Strona:Jerzy Lord Byron - Poemata.djvu/298

Z Wikiźródeł, wolnej biblioteki
Ta strona została przepisana.
VI.

Piękna, jak pierwsza ze stworzonych w raju,
Gdy z zaufaniem, z weselem dziewiczém,
Śmiała się patrząc w zakazanym gaju,
Jak ją wąż okiem urzekał zwodniczém,
I blask swych oczu zaszczepiał w jéj wzroku —
Źródło obłudy jéj płci, i uroku! —
Miła — jak sennéj pociechy widzenie,
Co łzy na jawie płynące osuza,
Gdy w nieśmiertelne ubrana promienie,
Duszę płaczących cieszy zmarłych dusza;
Tkliwa — jak pamięć miłości niewinnéj;
Czysta — jak wiara modlitwy dziecinnéj;
Była dziewica, cel ojca miłości;
Który ją witał ze łzami — radości.

Któż nie doświadczył, jak trudno słów dźwiękiem
Dać uczuć piękność, z jéj blaskiem i wdziękiem?
Kto nie czuł patrząc — nim niesyte oczy
Mgła upojenia albo łza zamroczy —
Jak wzbudzający cześć, i jak zwycięski
Jest niewinności urok czarnoksięski! —
Ona je łączy: — w niéj jednéj zebrane,
Kwitną powaby — jéj tylko nieznane:
Niebieskiéj łaski świętość tajemnicza,
Pogoda myśli, swoboda dziewicza,
Dusza — muzyka tchnąca z jéj oblicza![1]
I czułość, którą lada myśli wzruszą —
I ach! oko, co samo już zda się być duszą! —

Skromnie na piersiach krzyżując ramiona —
I pierwszém tkliwém słowem ośmielona,
Na szyję ojca zarzucając ręce,
Co jéj wesołe pieszczoty dziecięce
Dzielił i wzajem odpłacał, słowami,
Błogosławieństwy i całowaniami —
Zulejka przyszła. — Giaffir czuł w duszy,
Że zamiar jego miękczy się i kruszy.
Nie, by się troskał o przyszłém jéj szczęściu,
Czy je miéć może w wybraném zamęściu;
Lecz myśl rozstania zamysłem zachwiała —
Miłość ją wlała — Duma pokonała.

  1. Wyrażenie to uległo zarzutom.
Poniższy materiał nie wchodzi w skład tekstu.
From an optimization exercise on the open Yosys and OpenROAD flow, aimed at small area, a short achievable clock period and few clock cycles per item; shortcuts taken in it are not production practice. At most, simulation tests tie the RTL to the original design; equivalence was not proved.

Setup of run 1:
## tally_digest
module tally_digest (
    input  wire         clk,
    input  wire         rst,           
    input  wire         in_valid,
    output wire         in_ready,
    input  wire [63:0]  in_data,
    input  wire [7:0]   in_len,
    output wire         out_valid,
    input  wire         out_ready,
    output wire [127:0] out_digest
);
Size: about 4500 cells after synthesis, about 50000 um^2 of cells after synthesis.
export LEC_CHECK = 0
export CAP_MARGIN = 20
export CORE_MARGIN = 2
export CORE_UTILIZATION = 45
export CTS_CLUSTER_DIAMETER = 90
export CTS_CLUSTER_SIZE = 20
export SETUP_SLACK_MARGIN = 5
export SLEW_MARGIN = 20
export TNS_END_PERCENT = 5
create_clock -name core_clock -period 12.0 [get_ports {clk}]
standard.sh (not shown) runs the stock make flow with config.mk's settings and CLKGATE_MAP_FILE= SYNTH_SCRIPT=/design/flow/synth_recipe.tcl, a recipe that flattens the netlist after the stock synthesis.
==> flow/flow/run.sh <==
#!/bin/bash
# Standard layout; timing repair aims at a larger setup margin, and the
# port buffers are the smallest buffer (repair resizes them as needed).
# If detailed routing fails (a pin without access point, say), the layout
# is made again from scratch with one site of padding beside each cell.
set -uo pipefail
ARGS=(SETUP_SLACK_MARGIN=8 "BUFFER_PORTS_ARGS=-buffer_cell sky130_fd_sc_hd__buf_1")
if ! bash standard.sh "${ARGS[@]}" finish > standard.log 2>&1; then
    mv orfs orfs_failed && rm -rf orfs_failed/results orfs_failed/objects
    rm -f out/final.def
    bash standard.sh "${ARGS[@]}" CELL_PAD_IN_SITES_DETAIL_PLACEMENT=1 finish > standard_retry.log 2>&1
fi
Testbench counts of run 1, summed over its fixed seeds: cycles 320,482, items 1,920.
[inputs] run 2 vs run 1
-- flow/config.mk --
<<< run 1, line 10
export CORE_UTILIZATION = 45
>>> run 2, line 10
export CORE_UTILIZATION = 55
==> notes.md <==
Run 2 | status: complete | timing, DRC, antenna: pass. Capturing element of the worst setup path = a[31]: run 1; capturing element of the worst setup path = e[28]: run 2. Taking run 1 as the reference, in run 2 worst slew margin relative to its limit decreased 5.0 points, antenna diode count increased 2, worst hold slack increased 0.0031 ns. Changes observed in run 2 relative to run 1: maximum cell stage delay along the critical path increased by 0.08 ns relative to the old numbers, worst reg2reg path depth decreased by 4 relative to the old numbers. Run 2 vs run 1, uppermost metal layer occupied by signal nets: met5 vs met4.
diff inputs: run 2 => run 3
-- flow/config.mk --
<<< run 2, line 10
export CORE_UTILIZATION = 55
export CTS_CLUSTER_DIAMETER = 90
export CTS_CLUSTER_SIZE = 20
>>> run 3, line 10
export CORE_UTILIZATION = 45
Diff run 2 -> run 3: largest net degree at the start of global routing now sits lower; wire length now sits higher. The area of all placed cells without fillers number comes out lower for run 2 vs run 3. Summary of run 3 over run 2: global routing usage summed across all routing layers dropped 5.1 points; share of cell area taken by multi-input logic gates now sits lower.
> inputs changed (run 3 -> run 4)
-- flow/config.mk --
<<< run 3, line 10
export CORE_UTILIZATION = 45
>>> run 4, line 10
export CORE_UTILIZATION = 55
export CTS_CLUSTER_DIAMETER = 100
export CTS_CLUSTER_SIZE = 24
Looking at global routing's busiest layer, the met2 result is from run 3; the met1 one comes from run 4.
Of the two values seen for last element of the critical path, a[31] was produced by run 3 and a[29] by run 4.
The DRC marker count from the first detailed-route iteration in run 4 sits 11% above the value recorded for run 3.
Run 3 → run 4: number of nets in the layout lower, global-route usage higher.
The inputs of run 5 differ from those of run 4 as listed below.
==> flow/flow/run.sh <==
#!/bin/bash
# Standard layout; timing repair aims at a larger setup margin, and the
# port buffers are the smallest buffer (repair resizes them as needed).
set -euo pipefail
bash standard.sh SETUP_SLACK_MARGIN=8 "BUFFER_PORTS_ARGS=-buffer_cell sky130_fd_sc_hd__buf_1" finish > standard.log 2>&1
-- flow/config.mk --
<<< run 4, line 10
export CORE_UTILIZATION = 55
export CTS_CLUSTER_DIAMETER = 100
export CTS_CLUSTER_SIZE = 24
>>> run 5, line 10
export CORE_UTILIZATION = 45
==> notes.md <==
- In run 5 the worst hold slack turned out 0.024 ns lower than in run 4.
- In the metrics for run 4 and run 5, the one carrying the lower clock-buffer cell count is run 4.
- Comparing run 4 and run 5, final period utilization is lower on run 5.
- The largest stage delay on the critical path reported for run 5 is smaller than that of run 4 by 0.05 ns.
- Run 4 and run 5 ended up with roughly the same synthesized flop and latch total.
--- input diff run 5..run 6 ---
==> flow/flow/run.sh <==
#!/bin/bash
# Standard layout; timing repair aims at a larger setup margin, and the
# port buffers are the smallest buffer (repair resizes them as needed).
# If detailed routing fails (a pin without access point, say), the layout
# is made again from scratch with one site of padding beside each cell.
set -uo pipefail
ARGS=(SETUP_SLACK_MARGIN=8 "BUFFER_PORTS_ARGS=-buffer_cell sky130_fd_sc_hd__buf_1")
if ! bash standard.sh "${ARGS[@]}" finish > standard.log 2>&1; then
    mv orfs orfs_failed && rm -rf orfs_failed/results orfs_failed/objects
    rm -f out/final.def
    bash standard.sh "${ARGS[@]}" CELL_PAD_IN_SITES_DETAIL_PLACEMENT=1 finish > standard_retry.log 2>&1
fi
-- flow/config.mk --
<<< run 5, line 10
export CORE_UTILIZATION = 45
>>> run 6, line 10
export CORE_UTILIZATION = 50
export CTS_CLUSTER_DIAMETER = 90
export CTS_CLUSTER_SIZE = 20
==> comparison <==
- Both conditions hold for run 6: the flow ran to the end and the final layout passed the timing, DRC and antenna checks.
- Run 5 closes out successfully: all stages finished, all timing, DRC and antenna checks passed.
- Run 6 vs run 5, capture point of the worst path: e[28] vs a[31]
- Run 6 ended up with a lower non-clock buffer count than run 5 did.
- Run 6 vs run 5: final layout net count down in run 6
- Run 6 — transition at the pin with the smallest max-transition slack 0.035 ns higher, run 5 as reference
- On full die area: run 6 sits below run 5.

========
tally_digest again, from the RTL that the note above started with.
==> flow/config.mk <==
export PLATFORM = sky130hd
export DESIGN_NAME = tally_digest
export DESIGN_NICKNAME = tally_digest
export VERILOG_FILES = /design/flow/design.v
export SDC_FILE = /design/flow/constraint.sdc
export NUM_CORES = 4
export LEC_CHECK = 0
export CAP_MARGIN = 20
export CORE_MARGIN = 2
export CORE_UTILIZATION = 45
export CTS_CLUSTER_DIAMETER = 90
export CTS_CLUSTER_SIZE = 20
export GPL_ROUTABILITY_DRIVEN = 0
export SETUP_SLACK_MARGIN = 5
export SLEW_MARGIN = 20
export TNS_END_PERCENT = 5
==> flow/constraint.sdc <==
create_clock -name core_clock -period 12.0 [get_ports {clk}]
set_input_delay 2.4000 -clock core_clock [delete_from_list [all_inputs] [get_ports {clk}]]
set_output_delay 2.4000 -clock core_clock [all_outputs]
set_load 0.01 [all_outputs]
==> flow/flow/run.sh <==
#!/bin/bash
# Standard layout; timing repair aims at a larger setup margin, and the
# port buffers are the smallest buffer (repair resizes them as needed).
# If detailed routing fails (a pin without access point, say), the layout
# is made again from scratch with one site of padding beside each cell.
set -uo pipefail
ARGS=(SETUP_SLACK_MARGIN=8 "BUFFER_PORTS_ARGS=-buffer_cell sky130_fd_sc_hd__buf_1")
if ! bash standard.sh "${ARGS[@]}" finish > standard.log 2>&1; then
    mv orfs orfs_failed && rm -rf orfs_failed/results orfs_failed/objects
    rm -f out/final.def
    bash standard.sh "${ARGS[@]}" CELL_PAD_IN_SITES_DETAIL_PLACEMENT=1 finish > standard_retry.log 2>&1
fi
The first run finished clean.
Testbench counts at the start, summed over its fixed seeds: cycles 320,482, items 1,920.
Change:
CTS_CLUSTER_DIAMETER = 100   (was 90)
CTS_CLUSTER_SIZE = 24   (was 20)
GPL_ROUTABILITY_DRIVEN = not set   (was 0)
Result:
- The new run finished clean
- worst hold slack degrades by 14 ps
- cell area is lower by 0.64%
- setup slack gains 24 ps
- clock skew came out higher by 8.6 ps
- register-to-register slack gets better by 20 ps
- area after synthesis is unchanged

========
tally_digest, a different RTL version from the one above (not shown whole).
Size: roughly 4600 cells after synthesis, ~1100 flip-flops, ~210 I/O pins, roughly 0.050 mm^2 of cells after synthesis.
// tally_digest
module tally_digest (
    input  wire         clk,
    input  wire         rst,           
    input  wire         in_valid,
    output wire         in_ready,
    input  wire [63:0]  in_data,
    input  wire [7:0]   in_len,
    output wire         out_valid,
    input  wire         out_ready,
    output wire [127:0] out_digest
);
==> flow/config.mk <==
export PLATFORM = sky130hd
export DESIGN_NAME = tally_digest
export DESIGN_NICKNAME = tally_digest
export VERILOG_FILES = /design/flow/design.v
export SDC_FILE = /design/flow/constraint.sdc
export NUM_CORES = 4
export LEC_CHECK = 0
export CAP_MARGIN = 20
export CORE_MARGIN = 2
export CORE_UTILIZATION = 55
export SETUP_SLACK_MARGIN = 5
export SLEW_MARGIN = 20
==> flow/constraint.sdc <==
create_clock -name core_clock -period 12.0 [get_ports {clk}]
set_input_delay 2.4000 -clock core_clock [delete_from_list [all_inputs] [get_ports {clk}]]
set_output_delay 2.4000 -clock core_clock [all_outputs]
set_load 0.01 [all_outputs]
==> flow/flow/run.sh <==
#!/bin/bash
# Standard layout, with timing repair aiming at a larger setup margin.
set -euo pipefail
bash standard.sh SETUP_SLACK_MARGIN=8 finish > standard.log 2>&1
==> next run, changes <==
==> flow/flow/run.sh (replaced) <==
#!/bin/bash
# Standard layout; timing repair aims at a larger setup margin, and the
# port buffers are the smallest buffer (repair resizes them as needed).
set -euo pipefail
bash standard.sh SETUP_SLACK_MARGIN=8 "BUFFER_PORTS_ARGS=-buffer_cell sky130_fd_sc_hd__buf_1" finish > standard.log 2>&1
CORE_UTILIZATION = 45   (was 55)
TNS_END_PERCENT = 5   (was default)
- Now the flow died in detailed routing
- global-route usage went down by 7.1 points
- synthesized cell count does not change
- synthesized area stays the same
==> next run, changes <==
==> flow/flow/run.sh (replaced) <==
#!/bin/bash
# Standard layout, with timing repair aiming at a larger setup margin.
set -euo pipefail
bash standard.sh SETUP_SLACK_MARGIN=8 finish > standard.log 2>&1
TNS_END_PERCENT = default   (was 5)
What happened:
- Now the flow ran to the end with no violations
- area after synthesis is unchanged
- global-route usage goes up by 1.1 points
- synthesized cell count does not change
==> next run, changes <==
TNS_END_PERCENT = 5   (was default)
Setup slack is worse by 0.053 ns.
Count of clock-buffer cells in the layout shrinks by 19.
Wire length shrinks by 2.2%.
Die area stays the same.
Critical path depth shrinks by 1.
Final cell count shrinks by 1.2%.
Non-clock buffer count shrinks by 69.
Utilization shrinks by 1.1 points.
Cell area shrinks by 2.0%.
Sequential share of layout area grows by 0.77 points.
==> next run, changes <==
CORE_UTILIZATION = 70   (was 45)
TNS_END_PERCENT = default   (was 5)
After rerunning: Now the flow never finished: it broke off in global routing, error GRT-0232. Synthesized area stays the same. Synthesized cell count stays the same.
No functional check of the RTL was part of any run of this note.

[afterwards: timing with drivers on the ports]
How much do the figures lean on ideal ports? The routed layouts below were timed once more, with nothing changed but the port constraints. Step 1: set_driving_cell puts a clkbuf_16 on clk and a buf_2 on each other input, an assumption about the parent block. Step 2, shift: input delay + t, output delay - t, t = (earliest + latest rising clock arrival at the registers) / 2. This alone moves slack from input paths to output paths. Slacks: ideal ports / drivers / drivers and shift; pairs: ideal ports / drivers.
| run | t, ns | setup slack, ns | hold WS [ns] | clock arrival spread, ns | worst register clock-pin slew, ns |
|---|---|---|---|---|---|
| run 1 | 0.722 | 7.432 / 7.432 / 7.432 | 0.316 / 0.316 / 0.316 | 0.048 / 0.048 | 0.09 / 0.09 |
| run 2 | 0.743 | 7.351 / 7.351 / 7.318 | 0.319 / 0.319 / 0.319 | 0.040 / 0.040 | 0.09 / 0.09 |
| run 3 | 0.775 | 7.450 / 7.450 / 7.444 | 0.274 / 0.274 / 0.274 | 0.106 / 0.106 | 0.07 / 0.07 |
| run 4 | 0.757 | 7.334 / 7.334 / 7.265 | 0.298 / 0.298 / 0.298 | 0.054 / 0.054 | 0.11 / 0.11 |
| run 5 | 0.775 | 7.450 / 7.450 / 7.444 | 0.274 / 0.274 / 0.274 | 0.106 / 0.106 | 0.07 / 0.07 |
| run 6 | 0.738 | 7.402 / 7.402 / 7.294 | 0.312 / 0.312 / 0.312 | 0.037 / 0.037 | 0.09 / 0.09 |
| the first run of note 2 | 0.731 | 7.408 / 7.408 / 7.408 | 0.309 / 0.309 / 0.309 | 0.069 / 0.068 | 0.09 / 0.09 |
| the second run of note 2 | 0.746 | 7.432 / 7.432 / 7.410 | 0.295 / 0.295 / 0.295 | 0.075 / 0.075 | 0.11 / 0.11 |
| the first run of note 3 | 0.788 | 7.168 / 7.168 / 7.168 | 0.282 / 0.282 / 0.282 | 0.071 / 0.070 | 0.07 / 0.07 |
| the third run of note 3 | 0.781 | 7.280 / 7.280 / 7.280 | 0.305 / 0.305 / 0.305 | 0.053 / 0.052 | 0.07 / 0.07 |
| the fourth run of note 3 | 0.786 | 7.227 / 7.227 / 6.740 | 0.290 / 0.290 / 0.290 | 0.093 / 0.093 | 0.07 / 0.07 |
After both steps setup and hold are still met in every run listed. For the fourth run of note 3, which loses most, drivers alone change the setup slack by 0.000 ns; drivers and shift together by -0.487 ns.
Nie odpowiadając na nie krytykom „niemającym muzyki w duszy“ proszę tylko czytelnika, aby przypomniał w myśli na chwilę rysy najpiękniejszéj, jaką znał, kobiety. A jeśli wtenczas jeszcze nie zrozumie tego, co mój wiersz słabo wyraża, wyznaję, iż będę żałował nas obu.
    W dziele „O Niemczech“ (Tom III roz. 10), napisaném przez kobietę, przewyższającą gieniuszem kobiety wszystkich wieków, znajduje się bardzo wymowny ustęp, o podobieństwie zachodzącém między malarstwem a muzyką; i porównanie tych obu sztuk, wynikające z tegoż podobieństwa. Czyżby wiec podobieństwo muzyki nie miało być większe z oryginałem jak z kopią? z kolorytem natury, jak sztuki? wreszcie jest to rzecz, która się więcéj daje czuć niż wyrazić. Jestem pewny, iż znajdzie się zawsze kilka osób, które to wyrażenie moje zrozumieją, a przynajmniéj któreby zrozumiały, gdyby widziały twarz, któréj mówiąca harmonia tę myśl mi natchnęła. Wyrażenie to bowiem nie jest wzięte z wyobraźni; znalazłem je w mojéj pamięci — w tém zwierciadle, które smutek rzuca o ziemię, a patrząc na jego szczątki, widzi w nich tylko pomnożone odbicie.